# Instructions to follow:
Using the entries below, copy out all lines where "length" is found.

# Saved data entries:
`config.mk`:
```
export PLATFORM = sky130hd
export DESIGN_NAME = mem_stage
export DESIGN_NICKNAME = d
export VERILOG_FILES = /design/src/rtl/mem_stage.sv
export SDC_FILE = /design/constraint.sdc
export NUM_CORES = 1
export LEC_CHECK = 0
export CORE_UTILIZATION = 33
export DETAILED_ROUTE_END_ITERATION = 16
export PLACE_DENSITY = 0.77
export SLEW_MARGIN = 0
export SYNTH_ARGS = -nofsm -noshare
export SYNTH_HDL_FRONTEND = slang
export SYNTH_SLANG_ARGS = --single-unit
export TNS_END_PERCENT = 30
```
`constraint.sdc`:
```
create_clock -name clk -period 1.75 [get_ports clk]
set_clock_uncertainty 0.2 [all_clocks]
set_input_delay 0.2625 -clock clk [delete_from_list [all_inputs] [get_ports clk]]
set_output_delay 0.2625 -clock clk [all_outputs]
set_load 0.005 [all_outputs]
```
`src/rtl/mem_stage.sv`:
```
// mem_stage: memory-access pipeline stage.
// Issues req/gnt/rvalid data-memory transactions, steers store lanes,
// extends load data, flags misaligned accesses and response timeouts,
// and holds the MEM/WB pipeline register. Upstream stages are frozen
// through stall_o while an access is outstanding, so the EXE/MEM inputs
// stay stable for the whole transaction.
module mem_stage #(
  parameter int DATA_WIDTH   = 32,
  parameter int RESP_TIMEOUT = 16
) (
  input  logic                  clk,
  input  logic                  rst,
  input  logic                  mem_valid_i,
  input  logic                  mem_read_i,
  input  logic                  mem_write_i,
  input  logic                  mem_to_reg_i,
  input  logic                  reg_write_i,
  input  logic [4:0]            rd_addr_i,
  input  logic [2:0]            funct3_i,
  input  logic [DATA_WIDTH-1:0] alu_result_i,
  input  logic [DATA_WIDTH-1:0] store_data_i,
  output logic                  dm_req_o,
  output logic [3:0]            dm_we_o,
  output logic [DATA_WIDTH-1:0] dm_addr_o,
  output logic [DATA_WIDTH-1:0] dm_wdata_o,
  input  logic                  dm_gnt_i,
  input  logic                  dm_rvalid_i,
  input  logic [DATA_WIDTH-1:0] dm_rdata_i,
  output logic                  stall_o,
  output logic [DATA_WIDTH-1:0] fwd_data_o,
  output logic                  misaligned_o,
  output logic                  bus_err_o,
  output logic                  wb_valid_o,
  output logic                  wb_reg_write_o,
  output logic [4:0]            wb_rd_o,
  output logic [DATA_WIDTH-1:0] wb_data_o
);

  localparam int CNT_W = $clog2(RESP_TIMEOUT + 1);

  typedef enum logic [1:0] {IDLE, REQ, RESP} state_t;

  state_t             state_q, state_d;
  logic [CNT_W-1:0]   cnt_q, cnt_d;
  logic               access;
  logic               misaligned_c;
  logic               go;
  logic               is_store;
  logic               req_c;
  logic               stall_c;
  logic               timeout_c;
  logic               err_c;
  logic [1:0]         addr_lo;
  logic [31:0]        load_ext;

  logic               wb_valid_p1;
  logic               wb_reg_write_p1;
  logic [4:0]         wb_rd_p1;
  logic [31:0]        wb_data_p1;
  logic               misaligned_p1;
  logic               bus_err_p1;

  // Byte enables for a store of the given size at the given byte offset.
  function automatic logic [3:0] steer_we(input logic [2:0] f3, input logic [1:0] a);
    case (f3[1:0])
      2'b00:   steer_we = 4'b0001 << a;
      2'b01:   steer_we = 4'b0011 << a;
      default: steer_we = 4'b1111;
    endcase
  endfunction

  // Replicate the store operand across all lanes; the byte enables pick the live lane.
  function automatic logic [31:0] steer_wdata(input logic [2:0] f3, input logic [31:0] d);
    case (f3[1:0])
      2'b00:   steer_wdata = {4{d[7:0]}};
      2'b01:   steer_wdata = {2{d[15:0]}};
      default: steer_wdata = d;
    endcase
  endfunction

  // Pick the addressed byte/half out of the returned word and extend it.
  function automatic logic [31:0] load_extend(input logic [2:0] f3, input logic [1:0] a,
                                              input logic [31:0] rdata);
    logic [31:0] shifted;
    logic [7:0]  b;
    logic [15:0] h;
    shifted = rdata >> {a, 3'b000};
    b       = shifted[7:0];
    h       = a[1] ? rdata[31:16] : rdata[15:0];
    case (f3)
      3'b000:  load_extend = {{24{b[7]}}, b};
      3'b001:  load_extend = {{16{h[15]}}, h};
      3'b100:  load_extend = {24'd0, b};
      3'b101:  load_extend = {16'd0, h};
      default: load_extend = rdata;
    endcase
  endfunction

  assign addr_lo      = alu_result_i[1:0];
  assign access       = mem_valid_i & (mem_read_i | mem_write_i);
  assign misaligned_c = access & (((funct3_i[1:0] == 2'b01) & addr_lo[0]) |
                                  ((funct3_i[1:0] == 2'b10) & (addr_lo != 2'b00)) |
                                   (funct3_i[1:0] == 2'b11));
  assign go           = access & ~misaligned_c;
  assign is_store     = mem_write_i;
  assign load_ext     = load_extend(funct3_i, addr_lo, dm_rdata_i);
  assign err_c        = misaligned_c | timeout_c;

  // Next-state, request, stall and timeout decode.
  always_comb begin
    state_d   = state_q;
    cnt_d     = '0;
    req_c     = 1'b0;
    stall_c   = 1'b0;
    timeout_c = 1'b0;
    case (state_q)
      IDLE: begin
        if (go) begin
          req_c = 1'b1;
          if (dm_gnt_i) begin
            if (!is_store) begin
              state_d = RESP;
              stall_c = 1'b1;
            end
          end else begin
            state_d = REQ;
            stall_c = 1'b1;
          end
        end
      end
      REQ: begin
        req_c = 1'b1;
        if (dm_gnt_i) begin
          if (is_store) begin
            state_d = IDLE;
          end else begin
            state_d = RESP;
            stall_c = 1'b1;
          end
        end else begin
          stall_c = 1'b1;
        end
      end
      RESP: begin
        if (dm_rvalid_i) begin
          state_d = IDLE;
        end else if (cnt_q == CNT_W'(RESP_TIMEOUT - 1)) begin
          state_d   = IDLE;
          timeout_c = 1'b1;
        end else begin
          stall_c = 1'b1;
          cnt_d   = cnt_q + 1'b1;
        end
      end
      default: state_d = IDLE;
    endcase
  end

  // Memory port and stall are forced quiet while reset is held.
  assign dm_req_o   = rst & req_c;
  assign dm_we_o    = (rst & req_c & is_store) ? steer_we(funct3_i, addr_lo) : 4'b0000;
  assign dm_addr_o  = {alu_result_i[31:2], 2'b00};
  assign dm_wdata_o = steer_wdata(funct3_i, store_data_i);
  assign stall_o    = rst & stall_c;
  assign fwd_data_o = alu_result_i;

  // FSM state and response-wait counter.
  always_ff @(posedge clk or negedge rst) begin
    if (!rst) begin
      state_q <= IDLE;
      cnt_q   <= '0;
    end else begin
      state_q <= state_d;
      cnt_q   <= cnt_d;
    end
  end

  // ---- MEM / WB boundary ----
  // Bubble while stalled; otherwise capture the completing instruction.
  always_ff @(posedge clk or negedge rst) begin
    if (!rst) begin
      wb_valid_p1     <= 1'b0;
      wb_reg_write_p1 <= 1'b0;
      wb_rd_p1        <= 5'd0;
      wb_data_p1      <= '0;
      misaligned_p1   <= 1'b0;
      bus_err_p1      <= 1'b0;
    end else begin
      misaligned_p1 <= misaligned_c & (state_q == IDLE);
      bus_err_p1    <= timeout_c;
      if (!stall_c) begin
        wb_valid_p1     <= mem_valid_i & ~err_c;
        wb_reg_write_p1 <= reg_write_i & mem_valid_i & ~err_c;
        wb_rd_p1        <= rd_addr_i;
        wb_data_p1      <= mem_to_reg_i ? load_ext : alu_result_i;
      end else begin
        wb_valid_p1     <= 1'b0;
        wb_reg_write_p1 <= 1'b0;
      end
    end
  end

  assign wb_valid_o     = wb_valid_p1;
  assign wb_reg_write_o = wb_reg_write_p1;
  assign wb_rd_o        = wb_rd_p1;
  assign wb_data_o      = wb_data_p1;
  assign misaligned_o   = misaligned_p1;
  assign bus_err_o      = bus_err_p1;

endmodule

```
==> results.txt <==
- Cell area after synthesis: 3720 µm²
* Crit path required time: 1.29 ns
* Layout fillers: 826
- Top cell type by total area after synthesis: dfrtp_1
- Total of endpoints with negative setup slack in the final report: 48
- Fin crit share: 114%
* Vias in the first global route: 4468
- Static timing analysis puts the maximum clock frequency at 500 MHz.
- Cell Pwr Density: 614 nW/µm²
- The wire-length estimate of the detail-placed layout is 11100 µm.
- The number of max-slew violations in the final report was 0.
- The die is 108 µm wide.
- The number of antenna violations at the first check in global routing came to 0.
- Placement Rows: 38
- In this run, the number of DRC markers left after iteration 0 of detailed routing was 219.
* Area taken by multi-input logic gates: 2070 µm²
- After synthesis, the share of flip-flops with an asynchronous set or reset is 100%.
* Placed standard-cell area: 6430 µm²
* Starting utilization of the core area: 34.0%
- Clock tree synthesis found a total of 48 sinks.
* Vias per std cell: 5.09
- Count of flip-flops with a built-in enable after synthesis: 0
- Cells after Synth: 434
- Count of input and output buffers: 253
- Broken down by cell family, the worst path's largest delay share belongs to buffers and inverters.
- From synthesis to final layout, the design area changed by 93.7%.
- Core box area: 10900 µm²
- Met1 track utilization from global routing: 26.5%
- Sorting the synthesized cells by area gives the leading types as dfrtp_1 (32%), buf_4 (15%), mux2_2 (6.7%).
- Overall overflow remaining after global route: 0
- Number of optimization iterations in the first detailed-route pass: 4
* Leakage power of the design: 3.45 nW
- Worst setup timing slack at the placement stage: -1.24 ns
- Worst Setup Start Kind: input port
* Violations in the final reports: setup timing
- Routed WL per cell: 17.7 µm
- Post-layout min period: 2.00 ns
- The critical path contains buffers and inverters numbering 3 combined.
* Type of destination of the critical path: primary output
- Remaining number of nets flagged by the antenna check after routing: 0
* Number of CTS-inserted buffers: 5
- In the routed design, unresolved DRC markers number 0.
- The floorplan step defined a die boundary enclosing 11700 µm².
- All-Layer GR Usage: 24.6%
* Die extent in y: 108 µm
- Biggest cell delay along the critical path: 0.55 ns
* Number of nets in the finished design: 827
* Maximum Capacitance Violations: 0
- Post-Layout Inst Area: 7210 µm²
* Flip-flop and latch count after synthesis: 48
- H-tree depth: 2
* Routing layer with the top usage in global route: met2
- Critical path peak fanout: 2
* CP arrival: 1.54 ns
- TritonCTS built the clock tree.
* CTS Root Cell: clkbuf_16
- 256 I/O pins were placed.
- The critical path goes through clkdlybuf4s50_1, a21oi_4, buf_4, nand2_1, nand3_2, and2_4, buf_6.
- VDD sags by at most 0.513 mV.
- Met3 layer usage reported by global route: 4.52%
- By startpoint and endpoint, the worst setup path is classified as input port to primary output.
- The clock reaches the later pin of the worst-skew pair after 0.28 ns.
- A synthesized cell averages 8.57 µm².
* Maximum number of pins on one net before global-route repair: 29
- Wire length of the first global-routing pass: 22100 µm
* M2 GR Usage: 46.8%
- After synthesis, flip-flops and latches occupy 32.3% of the total area.
* Area share of the largest cell type after synthesis: 32.3%
* Final GP Congestion: 0.782
- Total inserted antenna cells: 0
- Final hold viol count: 0
* Total wire length after detailed routing: 15100 µm
- Library cells used by synthesis: 50
- Of the cells placed in the final design, the portion with a size suffix greater than 1 is 30.3%.
- Top_reg_cell synth: dfrtp_1
- The sequential cells in the finished layout cover a total of 1200 µm².
- Crit path setup slack, layout: -0.249 ns
- Setup repair after global routing could not meet its margin everywhere.
- After clock tree synthesis, the clock-pin slew on the worst setup and hold paths is 0.06 ns.
* Outcome: complete, but fails checks
- Vias post-DR: 4345
* Max clock buf depth: 2
- The slowest stage of the critical path belongs to the cell clkdlybuf4s50_1.
- Warning count from the yosys run: 0
* Type of the tightest min-delay check: input port to flip-flop
## worst register-to-register path, cell delays in order (launching register included)
cell,delay (ns)
dfrtp_1,0.39
buf_6,0.13
a21oi_4,0.12
buf_4,0.14
nand2_1,0.06
nand3_2,0.12
buf_4,0.13
buf_12,0.14
buf_12,0.12
mux2_2,0.33
## sequential cells by signal, indices dropped and copies added, names as in the netlist
signal and flops:
wb_data_o 32, state_q 2, wb_rd_o 5, wb_valid_o 1, bus_err_o 1, wb_reg_write_o 1, cnt_q 5, misaligned_o 1
## cell type report
class                      count  area share (%)
clock buffer                   6            1.79
clock inverter                 2           0.486
inverter                       4           0.208
multi-input combinational    284            28.7
sequential                    48            16.7
tap                          140            2.43
timing repair buffer         370            49.7
## through the flow
stage	std cells	TNS (ns)	hold WS (ns)	util, %	power [mW]
final	854	-7.56	0.236	65.9	4.43
after global routing	854	-10.50	0.272	65.9	4.64
after global placement	816	-44.59	0.252	58.8	3.09
after floorplan	435	-0.0124	-0.233	-	2.05
after detailed placement	816	-47.19	0.244	58.8	3.13
after CTS	849	-5.41	0.237	64.6	4.39
## cells in the mapped netlist (all sizes together) (2+ instances only)
cell type and instances:
a211oi 12, a21boi 3, a21o 9, a21oi 8, a22o 10, a22oi 8
a31oi 5, and2 4, buf 89, clkbuf 10, dfrtp 48, inv 4
mux2 22, mux2i 14, nand2 59, nand2b 3, nand3 4, nor2 31
nor2b 5, nor3 8, o211ai 6, o21a 2, o21ai 34, o22ai 4
o2bb2ai 15, o31ai 2
## repair_timing
action,in CTS,in global routing
cloned,2,1
setup endpoints to repair,101,91
gates resized for setup,197,56
setup buffers,22,6
pin swaps,20,9
hold endpoints to repair,23,0
hold buffers,2,0
## final timing paths
path | start | end | slack, ns | depth (start not counted)
setup / recovery | dm_gnt_i | stall_o | -0.25 | 7
hold / removal | mem_to_reg_i | wb_data_o[7]$_DFFE_PN0P_ | 0.24 | 3
setup reg to reg | state_q[1]$_DFFE_PN0P_ | wb_rd_o[4]$_DFFE_PN0P_ | -0.24 | 9
hold reg to reg | wb_data_o[12]$_DFFE_PN0P_ | wb_data_o[12]$_DFFE_PN0P_ | 0.28 | 1
max in group asynchronous | rst | wb_data_o[14]$_DFFE_PN0P_ | 0.51 | 4
min in group asynchronous | rst | cnt_q[4]$_DFF_PN0_ | 0.55 | 4
## routing by layer
layer	routed length, µm	part of all wire [%]
met4	446	3.0
met1	5530	37
met3	1110	7.4
met2	7990	53
met5	0	0
## kinds of logic after synthesis
group / count (synthesis) / synth area share (%)
flops: 48 / 32.3
buf+inv: 103 / 18.6
fa+ha+maj: 1 / 0.336
mux: 36 / 10.4
simple gates: 121 / 14.2
xor+xnor: 2 / 0.471
other cells: 1 / 0.101
compound gates: 122 / 23.7
## power breakdown
group          internal, mW  leakage, nW  switching, mW
Sequential             1.28        0.588         0.0968
Clock                 0.673       0.0808          0.423
Combinational          1.20         2.78          0.757
Total                  3.15         3.45           1.28
## cells in the final DEF (no fill, tap or decap), types with 4 or more instances in the layout
cell,synthesis,layout
nor2b_1,5,5
buf_2,11,9
clkbuf_16,0,6
nor3_1,8,5
o21ai_0,21,11
clkbuf_2,1,7
a22o_1,10,10
o2bb2ai_2,4,4
o2bb2ai_1,11,11
buf_12,0,7
o211ai_1,6,6
o21ai_1,11,18
buf_4,73,90
a22oi_1,8,8
a211oi_2,0,9
nand2_2,0,4
nor2_1,31,29
mux2i_1,14,12
clkdlybuf4s50_1,0,154
o21ai_2,2,5
dlygate4sd2_1,0,40
a21o_1,9,9
nand2_1,59,55
a31oi_1,5,5
dlymetal6s2s_1,0,33
dfrtp_1,48,48
mux2_2,22,20
a21oi_1,8,5
buf_6,2,21
Note: power is estimated with default switching activity, not from simulation.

# Response to this task:
- The wire-length estimate of the detail-placed layout is 11100 µm.
- Wire length of the first global-routing pass: 22100 µm
* Total wire length after detailed routing: 15100 µm
layer	routed length, µm	part of all wire [%]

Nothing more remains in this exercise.